Modules exposed via import map:
vue(vue.esm-browser.prod.js)vue-i18n(vue-i18n.esm-browser.prod.js)primevue/*(all PrimeVue components)@primevue/themes/*@primevue/forms/*
Problems with import map approach:
-
Blocked tree shaking: Vue and PrimeVue loaded as remote modules at runtime, preventing bundler optimizations. The entire Vue runtime was loaded even if only a few APIs were used.
-
Poor code splitting: PrimeVue's component library split into hundreds of small chunks, each requiring a separate network request on mount. This significantly impacted initial page load.
-
Cold start performance: Each externalized module required a separate HTTP request and browser module resolution step. This compounded on lower-end systems and slower networks.
-
Version alignment complexity: Extensions relied on the frontend's Vue version at runtime. Subtle version mismatches between build-time types and runtime code caused debugging difficulties.
-
Incompatible with Cloud distribution: The Cloud deployment model requires fully bundled, optimized assets. Import maps added a layer of indirection incompatible with our CDN and caching strategy.
Decision
Remove the generateImportMapPlugin and require Vue-based extensions to bundle their own Vue instance.

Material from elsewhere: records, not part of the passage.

===== src/rtl/softmax_avg_argmax_if.sv =====
// Shared intermediate-result memory port used by softmax_avg_argmax.
// master drives requests and write data; slave returns read data.
interface softmax_avg_argmax_if;
    logic        mem_rd_en;
    logic        mem_wr_en;
    logic [15:0] mem_addr;
    logic [14:0] mem_wr_data;
    logic [14:0] mem_rd_data;

    modport master (
        output mem_rd_en,
        output mem_wr_en,
        output mem_addr,
        output mem_wr_data,
        input  mem_rd_data
    );

    modport slave (
        input  mem_rd_en,
        input  mem_wr_en,
        input  mem_addr,
        input  mem_wr_data,
        output mem_rd_data
    );
endinterface


===== src/rtl/softmax_avg_argmax.sv =====
// Softmax history averaging, argmax sleep-stage selection and history retire.
// Optional SOFTMAX_AVG_WARMUP_EN limits history reads until two runs have completed.
module softmax_avg_argmax #(
    parameter int unsigned MEM_RD_LATENCY = 2,
    parameter int unsigned CUR_BASE       = 32,
    parameter int unsigned AVG_BASE       = 0,
    parameter int unsigned PREV_BASE      = 57334
) (
    input  logic                        clk,
    input  logic                        rst,
    input  logic                        start,
    output logic                        busy,
    output logic                        done,
    output logic [2:0]                  sleep_stage,
    softmax_avg_argmax_if.master        mem
);
    localparam logic [3:0] StIdle   = 4'd0;
    localparam logic [3:0] StRdReq  = 4'd1;
    localparam logic [3:0] StRdWait = 4'd2;
    localparam logic [3:0] StAvg    = 4'd3;
    localparam logic [3:0] StWrAvg  = 4'd4;
    localparam logic [3:0] StRtRd0  = 4'd5;
    localparam logic [3:0] StRtWait = 4'd6;
    localparam logic [3:0] StRtWr1  = 4'd7;
    localparam logic [3:0] StRtRdc  = 4'd8;
    localparam logic [3:0] StRtWr0  = 4'd9;
    localparam logic [3:0] StDone   = 4'd10;

    localparam logic [15:0] CurBase   = 16'(CUR_BASE);
    localparam logic [15:0] AvgBase   = 16'(AVG_BASE);
    localparam logic [15:0] PrevBase  = 16'(PREV_BASE);
    localparam logic [15:0] Prev1Base = 16'(PREV_BASE + 5);
    localparam logic [7:0]  WaitLast  = 8'(MEM_RD_LATENCY - 1);
    localparam logic [16:0] RecipThird = 17'd21846;

    logic [3:0]         state_q, state_d;
    logic [2:0]         cls_q, cls_d;
    logic [1:0]         rd_idx_q, rd_idx_d;
    logic [7:0]         wait_q, wait_d;
    logic               rt_ph_q, rt_ph_d;
    logic signed [16:0] sum_q, sum_d;
    logic signed [14:0] avg_q, avg_d;
    logic signed [14:0] hold_q, hold_d;
    logic signed [14:0] best_val_q, best_val_d;
    logic [2:0]         best_idx_q, best_idx_d;
    logic [2:0]         stage_q, stage_d;

    logic [1:0]         last_idx;
    logic [16:0]        recip;
    logic signed [34:0] prod;
    logic signed [14:0] avg_new;
    logic [15:0]        cls_ext;
    logic               unused_prod;

`ifdef SOFTMAX_AVG_WARMUP_EN
    logic [1:0] valid_cnt_q, valid_cnt_d;

    always_comb begin
        last_idx    = valid_cnt_q;
        valid_cnt_d = valid_cnt_q;
        unique case (valid_cnt_q)
            2'd0:    recip = 17'd65536;
            2'd1:    recip = 17'd32768;
            default: recip = RecipThird;
        endcase
        if (state_q == StDone && valid_cnt_q != 2'd2) valid_cnt_d = valid_cnt_q + 2'd1;
    end

    always_ff @(posedge clk) begin
        if (rst) valid_cnt_q <= 2'd0;
        else     valid_cnt_q <= valid_cnt_d;
    end
`else
    assign last_idx = 2'd2;
    assign recip    = RecipThird;
`endif

    // Floor of sum*R/65536; only bits [30:16] matter for a 15-bit average.
    assign prod        = $signed({{18{sum_q[16]}}, sum_q}) * $signed({18'd0, recip});
    assign avg_new     = prod[30:16];
    assign unused_prod = ^{prod[34:31], prod[15:0]};
    assign cls_ext     = {13'd0, cls_q};

    always_comb begin
        state_d    = state_q;
        cls_d      = cls_q;
        rd_idx_d   = rd_idx_q;
        wait_d     = wait_q;
        rt_ph_d    = rt_ph_q;
        sum_d      = sum_q;
        avg_d      = avg_q;
        hold_d     = hold_q;
        best_val_d = best_val_q;
        best_idx_d = best_idx_q;
        stage_d    = stage_q;
        unique case (state_q)
            StIdle: begin
                if (start) begin
                    state_d  = StRdReq;
                    cls_d    = 3'd0;
                    rd_idx_d = 2'd0;
                    sum_d    = '0;
                end
            end
            StRdReq: begin
                state_d = StRdWait;
                wait_d  = 8'd0;
            end
            StRdWait: begin
                if (wait_q == WaitLast) begin
                    sum_d = sum_q + $signed({{2{mem.mem_rd_data[14]}}, mem.mem_rd_data});
                    if (rd_idx_q == last_idx) begin
                        state_d = StAvg;
                    end else begin
                        rd_idx_d = rd_idx_q + 2'd1;
                        state_d  = StRdReq;
                    end
                end else begin
                    wait_d = wait_q + 8'd1;
                end
            end
            StAvg: begin
                avg_d   = avg_new;
                state_d = StWrAvg;
                // Strictly greater keeps the lowest index on ties.
                if (cls_q == 3'd0 || avg_new > best_val_q) begin
                    best_val_d = avg_new;
                    best_idx_d = cls_q;
                end
            end
            StWrAvg: begin
                rd_idx_d = 2'd0;
                sum_d    = '0;
                if (cls_q == 3'd4) begin
                    cls_d   = 3'd0;
                    state_d = StRtRd0;
                end else begin
                    cls_d   = cls_q + 3'd1;
                    state_d = StRdReq;
                end
            end
            StRtRd0: begin
                state_d = StRtWait;
                wait_d  = 8'd0;
                rt_ph_d = 1'b0;
            end
            StRtWait: begin
                if (wait_q == WaitLast) begin
                    hold_d  = mem.mem_rd_data;
                    state_d = rt_ph_q ? StRtWr0 : StRtWr1;
                end else begin
                    wait_d = wait_q + 8'd1;
                end
            end
            StRtWr1: state_d = StRtRdc;
            StRtRdc: begin
                state_d = StRtWait;
                wait_d  = 8'd0;
                rt_ph_d = 1'b1;
            end
            StRtWr0: begin
                if (cls_q == 3'd4) begin
                    state_d = StDone;
                    stage_d = best_idx_q;
                end else begin
                    cls_d   = cls_q + 3'd1;
                    state_d = StRtRd0;
                end
            end
            StDone:  state_d = StIdle;
            default: state_d = StIdle;
        endcase
    end

    always_ff @(posedge clk) begin
        if (rst) begin
            state_q    <= StIdle;
            cls_q      <= 3'd0;
            rd_idx_q   <= 2'd0;
            wait_q     <= 8'd0;
            rt_ph_q    <= 1'b0;
            sum_q      <= '0;
            avg_q      <= '0;
            hold_q     <= '0;
            best_val_q <= '0;
            best_idx_q <= 3'd0;
            stage_q    <= 3'd0;
        end else begin
            state_q    <= state_d;
            cls_q      <= cls_d;
            rd_idx_q   <= rd_idx_d;
            wait_q     <= wait_d;
            rt_ph_q    <= rt_ph_d;
            sum_q      <= sum_d;
            avg_q      <= avg_d;
            hold_q     <= hold_d;
            best_val_q <= best_val_d;
            best_idx_q <= best_idx_d;
            stage_q    <= stage_d;
        end
    end

    always_comb begin
        mem.mem_rd_en   = 1'b0;
        mem.mem_wr_en   = 1'b0;
        mem.mem_addr    = 16'd0;
        mem.mem_wr_data = 15'd0;
        unique case (state_q)
            StRdReq: begin
                mem.mem_rd_en = 1'b1;
                if (rd_idx_q == 2'd0)      mem.mem_addr = CurBase + cls_ext;
                else if (rd_idx_q == 2'd1) mem.mem_addr = PrevBase + cls_ext;
                else                       mem.mem_addr = Prev1Base + cls_ext;
            end
            StWrAvg: begin
                mem.mem_wr_en   = 1'b1;
                mem.mem_addr    = AvgBase + cls_ext;
                mem.mem_wr_data = avg_q;
            end
            StRtRd0: begin
                mem.mem_rd_en = 1'b1;
                mem.mem_addr  = PrevBase + cls_ext;
            end
            StRtWr1: begin
                mem.mem_wr_en   = 1'b1;
                mem.mem_addr    = Prev1Base + cls_ext;
                mem.mem_wr_data = hold_q;
            end
            StRtRdc: begin
                mem.mem_rd_en = 1'b1;
                mem.mem_addr  = CurBase + cls_ext;
            end
            StRtWr0: begin
                mem.mem_wr_en   = 1'b1;
                mem.mem_addr    = PrevBase + cls_ext;
                mem.mem_wr_data = hold_q;
            end
            default: ;
        endcase
    end

    assign busy        = (state_q != StIdle);
    assign done        = (state_q == StDone);
    assign sleep_stage = stage_q;
endmodule


===== src/flat_wrapper.sv =====
// flat-port wrapper written by rule: the top's interface ports become plain ports
module softmax_avg_argmax_flat 
#(
    parameter int unsigned MEM_RD_LATENCY = 2,
    parameter int unsigned CUR_BASE       = 32,
    parameter int unsigned AVG_BASE       = 0,
    parameter int unsigned PREV_BASE      = 57334
)
  (clk, rst, start, busy, done, sleep_stage, mem_mem_rd_en, mem_mem_wr_en, mem_mem_addr, mem_mem_wr_data, mem_mem_rd_data);
  softmax_avg_argmax_if mem_i ();
  input  logic clk;
  input  logic rst;
  input  logic start;
  output logic busy;
  output logic done;
  output logic [2:0] sleep_stage;
  output wire logic [$bits(mem_i.mem_rd_en)-1:0] mem_mem_rd_en;
  output wire logic [$bits(mem_i.mem_wr_en)-1:0] mem_mem_wr_en;
  output wire logic [$bits(mem_i.mem_addr)-1:0] mem_mem_addr;
  output wire logic [$bits(mem_i.mem_wr_data)-1:0] mem_mem_wr_data;
  input wire logic [$bits(mem_i.mem_rd_data)-1:0] mem_mem_rd_data;
  assign mem_mem_rd_en = mem_i.mem_rd_en;
  assign mem_mem_wr_en = mem_i.mem_wr_en;
  assign mem_mem_addr = mem_i.mem_addr;
  assign mem_mem_wr_data = mem_i.mem_wr_data;
  assign mem_i.mem_rd_data = mem_mem_rd_data;
  softmax_avg_argmax #(.MEM_RD_LATENCY(MEM_RD_LATENCY), .CUR_BASE(CUR_BASE), .AVG_BASE(AVG_BASE), .PREV_BASE(PREV_BASE)) u_core (.clk(clk), .rst(rst), .start(start), .busy(busy), .done(done), .sleep_stage(sleep_stage), .mem(mem_i));
endmodule

===== config.mk =====
export PLATFORM = sky130hd
export DESIGN_NAME = softmax_avg_argmax_flat
export DESIGN_NICKNAME = d
export VERILOG_FILES = /design/src/rtl/softmax_avg_argmax_if.sv /design/src/rtl/softmax_avg_argmax.sv /design/src/flat_wrapper.sv
export SDC_FILE = /design/constraint.sdc
export NUM_CORES = 1
export LEC_CHECK = 0
export CAP_MARGIN = 20
export CORE_ASPECT_RATIO = 0.5
export CORE_MARGIN = 2
export CORE_UTILIZATION = 43
export DETAILED_ROUTE_END_ITERATION = 10
export PLACE_DENSITY = 0.62
export SETUP_SLACK_MARGIN = 0.2
export SYNTH_ARGS = -nofsm -noshare
export SYNTH_HDL_FRONTEND = slang
export SYNTH_SLANG_ARGS = --single-unit

===== constraint.sdc =====
create_clock -name clk -period 16.95 [get_ports clk]
set_input_delay 1.695 -clock clk [delete_from_list [all_inputs] [get_ports clk]]
set_output_delay 1.695 -clock clk [all_outputs]
set_load 0.005 [all_outputs]

==> results.md <==
- The H-tree generated during clock tree synthesis spans 3 levels.
- The arrival time reported for the critical path endpoint is 8050 ps.
- The first-pass GRT wire length is 42230 µm.
- In the final routed layout, each cell accounts on average for 17.03 µm.
- The proportion of register bits with asynchronous set or reset after synthesis is 0%.
- Counting cells, the worst reg-to-reg path comes to 27.
- No sink is reached through more buffers than the 2 on the longest clock path.
- The floorplan step defined a core boundary enclosing 22930 µm².
- Counting every instance in the synthesized netlist gives 1155.
- The layout cell share with drive strength beyond 1 is 3.763%.
- TritonCTS created 9 clock buffers.
- The reg-to-reg endpoint is u_core.best_val_q[7]$_SDFFE_PP0P_.
- The number of gates resized after CTS is 0.
- The sink count of the clock tree is between 80 and 90.
- The repair_antennas step left the layout with diodes totalling 0.
- The post-detailed-route DRC marker count is 0.
- The start of the worst register-to-register path is u_core.sum_q[15]$_SDFFE_PP0P_.
- The area occupied by registers is 1722 µm².
- The die extent in x is 220.5 µm.
- Global routing finished with a remaining overflow of 0.
- The die height is 112.3 µm.
- Summed over all cells, the static leakage comes to 5.699 nW.
- After the last flow step, the layout net total stands at 1469.
- Clock-pin slew was measured on the worst setup and hold paths at 70 ps.
- The buffer and inverter count on the worst path is 6.
- The cell area after synthesis is around 10000 µm².
- Row generation in the floorplan step produced 39 rows.
- The first detailed-routing pass took 5 iterations.
- The total wire length is about 26000 µm.
- At the placement stage, the worst setup path has a slack of between 9000 and 10000 ps.
- The portion of synthesized cell area occupied by the leading cell type is 20.48%.
- In the final timing run, aggregate negative setup slack is 0 ps.
- The detailed placer's ending HPWL is 20870 µm.
- The starting DRC count in detailed routing is roughly 510.
- The final critical-path required period is 7816 ps.
- The library cell contributing the largest single delay on the critical path is fa_1.
- The cts-stage hold buffer count is 0.
- In this run the worst hold path is classified as flip-flop to flip-flop.
- Once the floorplan was initialized, standard cells occupied 43.95% of the core.
- Sorting the synthesized cells by how often they occur yields 202 x inv_1, 165 x ha_1, 95 x fa_1.
- In the synthesized netlist the dominant register cell turns out to be dfxtp_1.
- In this run, synthesis inferred 0 flip-flops with an integrated enable.
- The fill cell total of the finished layout is 2157.
- In this run the register-to-register setup slack is 9130 ps.
- The number of pins exceeding their max-slew limit in the final report is 0.
- After synthesis the netlist holds a flip-flop and latch count of 86.
- The netlist uses 74 different library cells.
- The multi-input combinational cell area is roughly 7400 µm².
- The most area-hungry cell type in the Yosys netlist is ha_1.
- VDD sags by at most 88.55 µV.
- The number of antenna violations at the first check in global routing came to 0.
- After synthesis, flip-flops and latches occupy 17.08% of the total area.
- Setup violations remaining at the end of the flow were counted as 0.
- The headroom to the max-slew limit is about 40%.
- For this design the ratio of total power to cell area is around 60 nW/µm².
- The post-synthesis net count is 1433.
- The post-CTS repair timing setup buffer count is 0.
- The area of the die is approximately 25000 µm².
- In this design, the stage delay of the slowest critical-path cell is 550 ps.
- The count of maximum capacitance violations is 0.
- The number of port buffers is 55.
- The via count of the first global-routing pass is 8097.
- The I/O pin count is 56.
- Along the worst hold path, the cell count comes to 2.
- Among cell families on the critical path, the largest total delay comes from adder cells.
- Among the stages of the critical path, the cell type that occurs most often is fa_1.
- The signed area change from the synthesized netlist to the final layout is 11.22%.
- The number of vias per cell is roughly 5.4.
- The routed layout has 8066 vias.
- The top achievable clock speed is 127.9 MHz.
- The post-layout instance count excluding filler cells is 1503.
- The tree is rooted in a clkbuf_16.
- The share of the cycle needed by the critical path after routing is between 40% and 50%.
- Clock latency on the worst-skew pair, taken at its later pin, is about 350 ps.
- The kind of start point of the critical path is a flip-flop.
- Between clock sinks in the finished design, the worst skew comes to approximately 9.3 ps.
- The setup slack after layout is 9134 ps.
- At the pin with the least slew margin, the transition time is approximately 890 ps.
- The final number of hold-violating endpoints is 0.
- The worst min-delay path endpoint is u_core.best_idx_q[1]$_SDFFE_PP0P_.
- The run finished with clean final reports.
- The required arrival time at the worst endpoint is 17190 ps.
- The critical path start-end classification is flip-flop to flip-flop.
- The total routing usage reported by global routing is between 20% and 30%.
- The congestion estimate from routability-driven global placement came to 0.9211.
- The average cell area after synthesis is about 8.7 µm².
- The most frequently used cell type in the post-synthesis netlist is inv_1.
- The cell count after placement is 1487.
- The maximum fanout count along the critical path is 19.
- The worst hold path begins at u_core.best_idx_q[1]$_SDFFE_PP0P_.
- Across all hold checks on the routed design, the worst slack comes to 455.2 ps.
- The detail route stage leaves a number of antenna-violating nets equal to 0.
- The critical path endpoint category is a flip-flop.
- The TritonCTS clock tree is built.
- The maximum number of pins on one net before global-route repair is 57.
- Yosys printed 0 warnings.
- After synthesis, the cell types taking the most area are ha_1 20%, fa_1 19%, dfxtp_1 17%.
- Setup repair after global routing left no endpoint under its margin.
-- tightest hold or removal path: stages (launching register included) --
cell,delay [ps]
dfxtp_1,310
nand2_1,50
a21oi_1,50
-- through the flow --
step | instance area [µm²] | util [%] | total power [mW]
2_1_floorplan | 10080 | - | 0.3892
6_report | 11210 | 48.88 | 0.6626
5_1_grt | 11210 | 48.88 | 0.7076
4_1_cts | 11210 | 48.88 | 0.6660
3_3_place_gp | 10880 | 47.45 | 0.4513
3_5_place_dp | 10910 | 47.56 | 0.4578
-- how the worst max path moves through the flow --
stage                     slack (ps)                                end                           from  cells after the start
final                           9130  u_core.best_val_q[7]$_SDFFE_PP0P_  u_core.sum_q[15]$_SDFFE_PP0P_                     27
after global routing            8770  u_core.best_val_q[7]$_SDFFE_PP0P_  u_core.sum_q[15]$_SDFFE_PP0P_                     27
after CTS                       9170  u_core.best_val_q[7]$_SDFFE_PP0P_  u_core.sum_q[15]$_SDFFE_PP0P_                     27
after detailed placement        9190  u_core.best_val_q[7]$_SDFFE_PP0P_  u_core.sum_q[15]$_SDFFE_PP0P_                     27
after global placement          9360  u_core.best_val_q[7]$_SDFFE_PP0P_  u_core.sum_q[15]$_SDFFE_PP0P_                     27
after floorplan                 9690  u_core.best_val_q[9]$_SDFFE_PP0P_  u_core.sum_q[16]$_SDFFE_PP0P_                     27
-- metal layers --
layer	share of wire (%)	track usage, %	routed length [µm]
met3	3.4	2.276	859
met1	49	30.94	12640
met5	0	0	0
met2	46	35.72	11810
met4	1.2	4.267	298
-- where the power goes --
part,internal (mW),switching [mW],total [mW],leakage (nW)
clock network,0.116,0.0914,0.207,0.147
registers,0.205,0.00785,0.213,0.693
logic,0.0975,0.144,0.242,4.86
total,0.419,0.244,0.663,5.70
-- kinds of logic after synthesis --
group | count (synthesis) | share of synthesized area (%)
multiplexers | 23 | 2.284
buffers and inverters | 241 | 9.285
flip-flops | 86 | 17.08
adder cells (fa/ha/maj) | 260 | 39.35
AO/OA/AOI/OAI | 222 | 14.78
XOR/XNOR | 43 | 3.736
AND/OR/NAND/NOR | 280 | 13.48
-- registers in the layout, summed over array words and instances, names as in the netlist --
name,count
u_core.sleep_stage,3
u_core.cls_q,3
u_core.best_idx_q,3
u_core.rd_idx_q,2
u_core.best_val_q,15
u_core.rt_ph_q,1
u_core.avg_q,15
u_core.hold_q,15
u_core.state_q,4
u_core.sum_q,17
u_core.wait_q,8
-- cell type report --
cell class              count  share of cell area (%)
flip-flops and latches     86                   15.36
clock buffers               9                   2.009
inverters                 204                   6.830
well taps                 307                   3.426
multi-input cells         828                   66.25
repair buffers             62                   5.435
clock inverters             7                  0.6920
-- placed cells by master, fill, tap and decap left out, types with 11 or more instances in the layout --
cell type,instances
nor2b_1,15
xnor2_1,19
inv_1,202
dfxtp_1,86
a21o_1,15
o21ai_0,28
nand2b_1,12
ha_1,165
nand4_1,17
fa_1,95
nand3_1,16
mux2i_1,23
nor2_1,82
a21oi_1,71
xor2_1,24
clkdlybuf4s50_1,54
nand2_1,86
nor3_1,11
a22o_1,20
No activity file was read; power rests on OpenSTA's default activity.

Implementation (PR #6899):
- Deleted
build/plugins/generateImportMapPlugin.ts - Removed plugin configuration from
vite.config.mts - Removed
fast-globdependency used by the plugin
Extension migration path:
- Remove
external: ['vue', ...]from Vite rollup options - Vue and related dependencies will be bundled into the extension output
- No code changes required in extension source files
The import map was already disabled for Cloud builds (PR #6559) before complete removal. Removal aligns all distribution channels on the same bundling strategy.
Consequences
Positive
- Improved page load: Full tree shaking and optimal code splitting now apply to Vue and PrimeVue
- Faster development: No import map generation step; simplified build pipeline
- Better debugging: Extension's bundled Vue matches build-time expectations exactly
- Cloud compatibility: All assets fully bundled and CDN-optimizable
- Consistent behavior: Same bundling strategy across desktop, localhost, and cloud distributions
- Reduced network requests: Fewer module fetches on initial page load
Negative
- Breaking change for existing extensions: Extensions using
external: ['vue']pattern fail with "Failed to resolve module specifier 'vue'" error - Larger extension bundles: Each extension now includes its own Vue instance (~30KB gzipped)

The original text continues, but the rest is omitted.